Assignment – Each line in the records that mentions the word "name" needs to be listed.

Extracted material –

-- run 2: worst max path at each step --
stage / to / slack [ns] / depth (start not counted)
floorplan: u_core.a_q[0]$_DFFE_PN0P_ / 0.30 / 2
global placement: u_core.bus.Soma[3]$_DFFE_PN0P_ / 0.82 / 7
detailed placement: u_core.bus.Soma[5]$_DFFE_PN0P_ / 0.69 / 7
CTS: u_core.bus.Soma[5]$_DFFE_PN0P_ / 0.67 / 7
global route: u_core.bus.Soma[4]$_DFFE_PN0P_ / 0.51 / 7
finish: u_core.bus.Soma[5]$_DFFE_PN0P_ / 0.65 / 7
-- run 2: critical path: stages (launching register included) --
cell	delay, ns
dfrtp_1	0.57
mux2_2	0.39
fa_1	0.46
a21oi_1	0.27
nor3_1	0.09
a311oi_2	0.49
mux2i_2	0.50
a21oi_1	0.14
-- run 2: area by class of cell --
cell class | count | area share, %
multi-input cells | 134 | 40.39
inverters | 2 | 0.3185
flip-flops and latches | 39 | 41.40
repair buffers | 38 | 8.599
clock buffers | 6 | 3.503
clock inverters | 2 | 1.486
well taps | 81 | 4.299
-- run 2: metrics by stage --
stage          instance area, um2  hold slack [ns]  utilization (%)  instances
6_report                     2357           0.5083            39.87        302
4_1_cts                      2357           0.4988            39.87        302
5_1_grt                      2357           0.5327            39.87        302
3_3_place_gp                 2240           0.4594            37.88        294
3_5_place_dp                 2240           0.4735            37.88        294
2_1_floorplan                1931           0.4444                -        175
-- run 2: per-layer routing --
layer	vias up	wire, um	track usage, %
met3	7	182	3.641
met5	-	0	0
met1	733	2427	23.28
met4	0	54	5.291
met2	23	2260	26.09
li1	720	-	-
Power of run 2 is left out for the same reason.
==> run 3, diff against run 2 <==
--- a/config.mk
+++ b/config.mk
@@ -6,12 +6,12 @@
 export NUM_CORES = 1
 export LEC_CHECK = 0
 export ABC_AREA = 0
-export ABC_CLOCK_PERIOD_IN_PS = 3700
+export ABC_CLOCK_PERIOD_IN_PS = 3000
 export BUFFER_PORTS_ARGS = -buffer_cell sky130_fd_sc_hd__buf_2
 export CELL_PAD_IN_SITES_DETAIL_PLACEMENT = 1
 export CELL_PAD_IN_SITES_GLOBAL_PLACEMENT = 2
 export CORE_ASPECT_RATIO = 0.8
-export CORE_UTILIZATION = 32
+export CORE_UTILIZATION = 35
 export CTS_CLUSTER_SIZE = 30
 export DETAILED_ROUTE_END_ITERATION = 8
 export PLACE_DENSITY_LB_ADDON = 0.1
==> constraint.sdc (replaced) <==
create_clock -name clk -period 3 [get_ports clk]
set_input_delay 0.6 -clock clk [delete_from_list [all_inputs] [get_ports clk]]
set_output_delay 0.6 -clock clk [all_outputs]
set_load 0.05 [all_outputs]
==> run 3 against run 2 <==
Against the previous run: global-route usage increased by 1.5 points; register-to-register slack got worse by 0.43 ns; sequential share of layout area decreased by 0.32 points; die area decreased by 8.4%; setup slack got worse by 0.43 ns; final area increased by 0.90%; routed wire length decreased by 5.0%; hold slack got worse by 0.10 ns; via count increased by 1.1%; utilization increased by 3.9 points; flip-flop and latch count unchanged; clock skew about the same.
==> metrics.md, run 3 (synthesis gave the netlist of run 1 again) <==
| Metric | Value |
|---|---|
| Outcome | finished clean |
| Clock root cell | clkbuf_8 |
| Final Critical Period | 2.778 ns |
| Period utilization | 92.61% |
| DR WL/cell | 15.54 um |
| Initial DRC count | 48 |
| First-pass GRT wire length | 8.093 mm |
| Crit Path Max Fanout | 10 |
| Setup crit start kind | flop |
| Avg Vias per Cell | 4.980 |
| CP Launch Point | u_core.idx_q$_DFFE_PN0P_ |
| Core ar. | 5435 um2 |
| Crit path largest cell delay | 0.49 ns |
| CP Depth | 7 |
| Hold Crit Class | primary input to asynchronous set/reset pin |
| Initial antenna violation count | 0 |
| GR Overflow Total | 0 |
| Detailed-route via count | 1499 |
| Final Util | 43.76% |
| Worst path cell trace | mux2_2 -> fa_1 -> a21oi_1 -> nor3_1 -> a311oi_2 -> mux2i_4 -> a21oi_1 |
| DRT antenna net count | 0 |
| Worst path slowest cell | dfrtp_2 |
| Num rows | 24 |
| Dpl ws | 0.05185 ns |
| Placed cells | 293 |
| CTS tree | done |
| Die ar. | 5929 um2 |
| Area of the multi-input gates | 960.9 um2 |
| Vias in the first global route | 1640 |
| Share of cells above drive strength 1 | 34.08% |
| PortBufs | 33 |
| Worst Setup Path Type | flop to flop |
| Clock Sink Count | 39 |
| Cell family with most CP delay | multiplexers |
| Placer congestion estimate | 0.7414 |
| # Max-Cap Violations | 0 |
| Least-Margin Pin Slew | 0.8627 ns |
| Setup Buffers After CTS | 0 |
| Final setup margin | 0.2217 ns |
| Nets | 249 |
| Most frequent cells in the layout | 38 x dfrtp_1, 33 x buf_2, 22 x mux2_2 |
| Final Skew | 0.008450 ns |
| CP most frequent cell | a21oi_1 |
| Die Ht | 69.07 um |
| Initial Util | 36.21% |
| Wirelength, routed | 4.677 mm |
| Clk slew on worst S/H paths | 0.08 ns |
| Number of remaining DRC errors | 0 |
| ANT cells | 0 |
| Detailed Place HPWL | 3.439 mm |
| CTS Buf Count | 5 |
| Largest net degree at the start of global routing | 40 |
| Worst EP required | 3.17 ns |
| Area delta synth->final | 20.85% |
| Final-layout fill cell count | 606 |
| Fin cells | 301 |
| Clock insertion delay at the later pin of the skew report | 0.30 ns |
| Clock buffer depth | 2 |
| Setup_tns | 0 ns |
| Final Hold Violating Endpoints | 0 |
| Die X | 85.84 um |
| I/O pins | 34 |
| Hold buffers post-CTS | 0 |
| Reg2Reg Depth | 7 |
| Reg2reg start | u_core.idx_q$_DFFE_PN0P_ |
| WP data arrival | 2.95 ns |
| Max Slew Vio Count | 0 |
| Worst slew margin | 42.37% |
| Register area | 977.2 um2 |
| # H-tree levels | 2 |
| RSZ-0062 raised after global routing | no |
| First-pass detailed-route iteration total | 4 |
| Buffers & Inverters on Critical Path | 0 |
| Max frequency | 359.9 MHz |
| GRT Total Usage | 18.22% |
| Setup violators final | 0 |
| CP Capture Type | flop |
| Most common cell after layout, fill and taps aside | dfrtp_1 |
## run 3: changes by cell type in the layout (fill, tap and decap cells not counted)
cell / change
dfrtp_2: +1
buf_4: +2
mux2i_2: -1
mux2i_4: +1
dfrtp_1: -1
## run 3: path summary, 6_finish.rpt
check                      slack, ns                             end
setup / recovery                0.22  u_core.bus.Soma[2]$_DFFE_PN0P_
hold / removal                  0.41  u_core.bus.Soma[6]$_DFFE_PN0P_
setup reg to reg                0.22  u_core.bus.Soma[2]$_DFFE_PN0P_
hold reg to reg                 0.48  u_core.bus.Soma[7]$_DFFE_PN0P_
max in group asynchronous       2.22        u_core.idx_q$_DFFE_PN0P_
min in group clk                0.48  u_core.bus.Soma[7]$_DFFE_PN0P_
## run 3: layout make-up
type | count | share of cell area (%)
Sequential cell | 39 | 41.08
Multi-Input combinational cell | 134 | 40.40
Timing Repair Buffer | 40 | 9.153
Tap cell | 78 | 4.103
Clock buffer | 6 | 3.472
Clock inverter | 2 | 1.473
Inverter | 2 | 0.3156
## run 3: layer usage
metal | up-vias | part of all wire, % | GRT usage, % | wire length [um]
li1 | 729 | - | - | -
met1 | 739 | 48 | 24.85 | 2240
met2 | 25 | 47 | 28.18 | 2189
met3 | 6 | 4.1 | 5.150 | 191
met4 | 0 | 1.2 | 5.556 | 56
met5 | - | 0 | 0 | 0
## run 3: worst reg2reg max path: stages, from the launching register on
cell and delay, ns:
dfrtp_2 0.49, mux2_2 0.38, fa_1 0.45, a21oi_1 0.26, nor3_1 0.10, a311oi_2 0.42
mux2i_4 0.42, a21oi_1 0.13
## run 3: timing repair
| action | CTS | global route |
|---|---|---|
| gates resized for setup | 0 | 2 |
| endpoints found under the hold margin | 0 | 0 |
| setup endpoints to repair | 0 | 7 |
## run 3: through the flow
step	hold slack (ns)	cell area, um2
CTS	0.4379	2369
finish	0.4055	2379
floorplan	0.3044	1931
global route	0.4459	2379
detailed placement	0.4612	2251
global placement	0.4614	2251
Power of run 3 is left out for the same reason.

...

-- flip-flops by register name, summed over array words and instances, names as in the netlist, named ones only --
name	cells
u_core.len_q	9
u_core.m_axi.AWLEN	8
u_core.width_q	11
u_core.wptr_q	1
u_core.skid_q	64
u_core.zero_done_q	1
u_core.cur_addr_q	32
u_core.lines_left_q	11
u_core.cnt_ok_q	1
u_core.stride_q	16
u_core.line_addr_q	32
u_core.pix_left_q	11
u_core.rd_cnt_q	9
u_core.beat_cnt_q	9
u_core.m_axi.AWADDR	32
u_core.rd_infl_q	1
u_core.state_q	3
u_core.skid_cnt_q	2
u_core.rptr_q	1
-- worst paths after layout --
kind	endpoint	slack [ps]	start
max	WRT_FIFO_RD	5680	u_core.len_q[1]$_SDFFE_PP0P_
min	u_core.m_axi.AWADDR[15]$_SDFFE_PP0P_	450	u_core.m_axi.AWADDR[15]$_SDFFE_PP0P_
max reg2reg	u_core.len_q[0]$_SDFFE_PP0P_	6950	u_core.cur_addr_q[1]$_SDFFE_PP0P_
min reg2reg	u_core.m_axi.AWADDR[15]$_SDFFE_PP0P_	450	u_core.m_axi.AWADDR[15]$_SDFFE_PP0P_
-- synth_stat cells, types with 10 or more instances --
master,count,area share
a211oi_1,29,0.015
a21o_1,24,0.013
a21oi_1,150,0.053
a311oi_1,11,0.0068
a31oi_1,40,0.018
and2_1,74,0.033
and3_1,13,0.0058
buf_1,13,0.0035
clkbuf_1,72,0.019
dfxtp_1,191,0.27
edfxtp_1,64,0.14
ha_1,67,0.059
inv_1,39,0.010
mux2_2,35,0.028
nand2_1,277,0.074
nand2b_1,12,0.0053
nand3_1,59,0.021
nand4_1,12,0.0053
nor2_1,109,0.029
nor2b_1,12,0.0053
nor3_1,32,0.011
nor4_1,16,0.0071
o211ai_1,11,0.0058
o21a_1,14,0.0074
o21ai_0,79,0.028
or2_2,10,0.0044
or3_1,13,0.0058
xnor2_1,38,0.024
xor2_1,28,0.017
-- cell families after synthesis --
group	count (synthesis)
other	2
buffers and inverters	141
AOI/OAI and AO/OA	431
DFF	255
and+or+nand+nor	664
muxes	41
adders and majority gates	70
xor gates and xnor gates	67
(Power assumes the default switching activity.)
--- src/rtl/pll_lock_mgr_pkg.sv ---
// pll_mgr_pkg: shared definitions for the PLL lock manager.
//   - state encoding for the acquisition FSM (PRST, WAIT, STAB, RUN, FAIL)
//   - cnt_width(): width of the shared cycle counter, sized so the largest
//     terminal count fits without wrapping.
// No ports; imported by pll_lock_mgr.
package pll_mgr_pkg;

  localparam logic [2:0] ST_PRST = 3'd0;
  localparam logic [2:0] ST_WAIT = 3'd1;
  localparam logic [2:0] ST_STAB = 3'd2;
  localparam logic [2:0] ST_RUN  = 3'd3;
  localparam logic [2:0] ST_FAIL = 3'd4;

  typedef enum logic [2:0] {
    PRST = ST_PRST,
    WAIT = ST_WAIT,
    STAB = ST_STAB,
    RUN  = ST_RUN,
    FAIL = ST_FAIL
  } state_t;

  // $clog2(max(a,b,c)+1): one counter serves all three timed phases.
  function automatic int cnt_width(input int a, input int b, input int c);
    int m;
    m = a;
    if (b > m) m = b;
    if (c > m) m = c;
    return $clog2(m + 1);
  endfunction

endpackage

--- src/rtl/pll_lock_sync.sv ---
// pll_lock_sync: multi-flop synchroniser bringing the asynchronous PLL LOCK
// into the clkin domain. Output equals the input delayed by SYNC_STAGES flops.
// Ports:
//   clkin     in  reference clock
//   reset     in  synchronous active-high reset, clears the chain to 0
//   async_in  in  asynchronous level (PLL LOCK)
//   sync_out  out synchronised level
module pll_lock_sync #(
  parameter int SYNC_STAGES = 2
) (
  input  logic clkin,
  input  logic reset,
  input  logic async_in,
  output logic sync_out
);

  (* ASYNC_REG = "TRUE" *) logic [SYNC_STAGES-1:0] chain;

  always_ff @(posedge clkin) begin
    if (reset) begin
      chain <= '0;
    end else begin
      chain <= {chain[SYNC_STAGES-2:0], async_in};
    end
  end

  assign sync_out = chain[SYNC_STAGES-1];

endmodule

Answer area –
create_clock -name clk -period 3 [get_ports clk]
-- flip-flops by register name, summed over array words and instances, names as in the netlist, named ones only --
name	cells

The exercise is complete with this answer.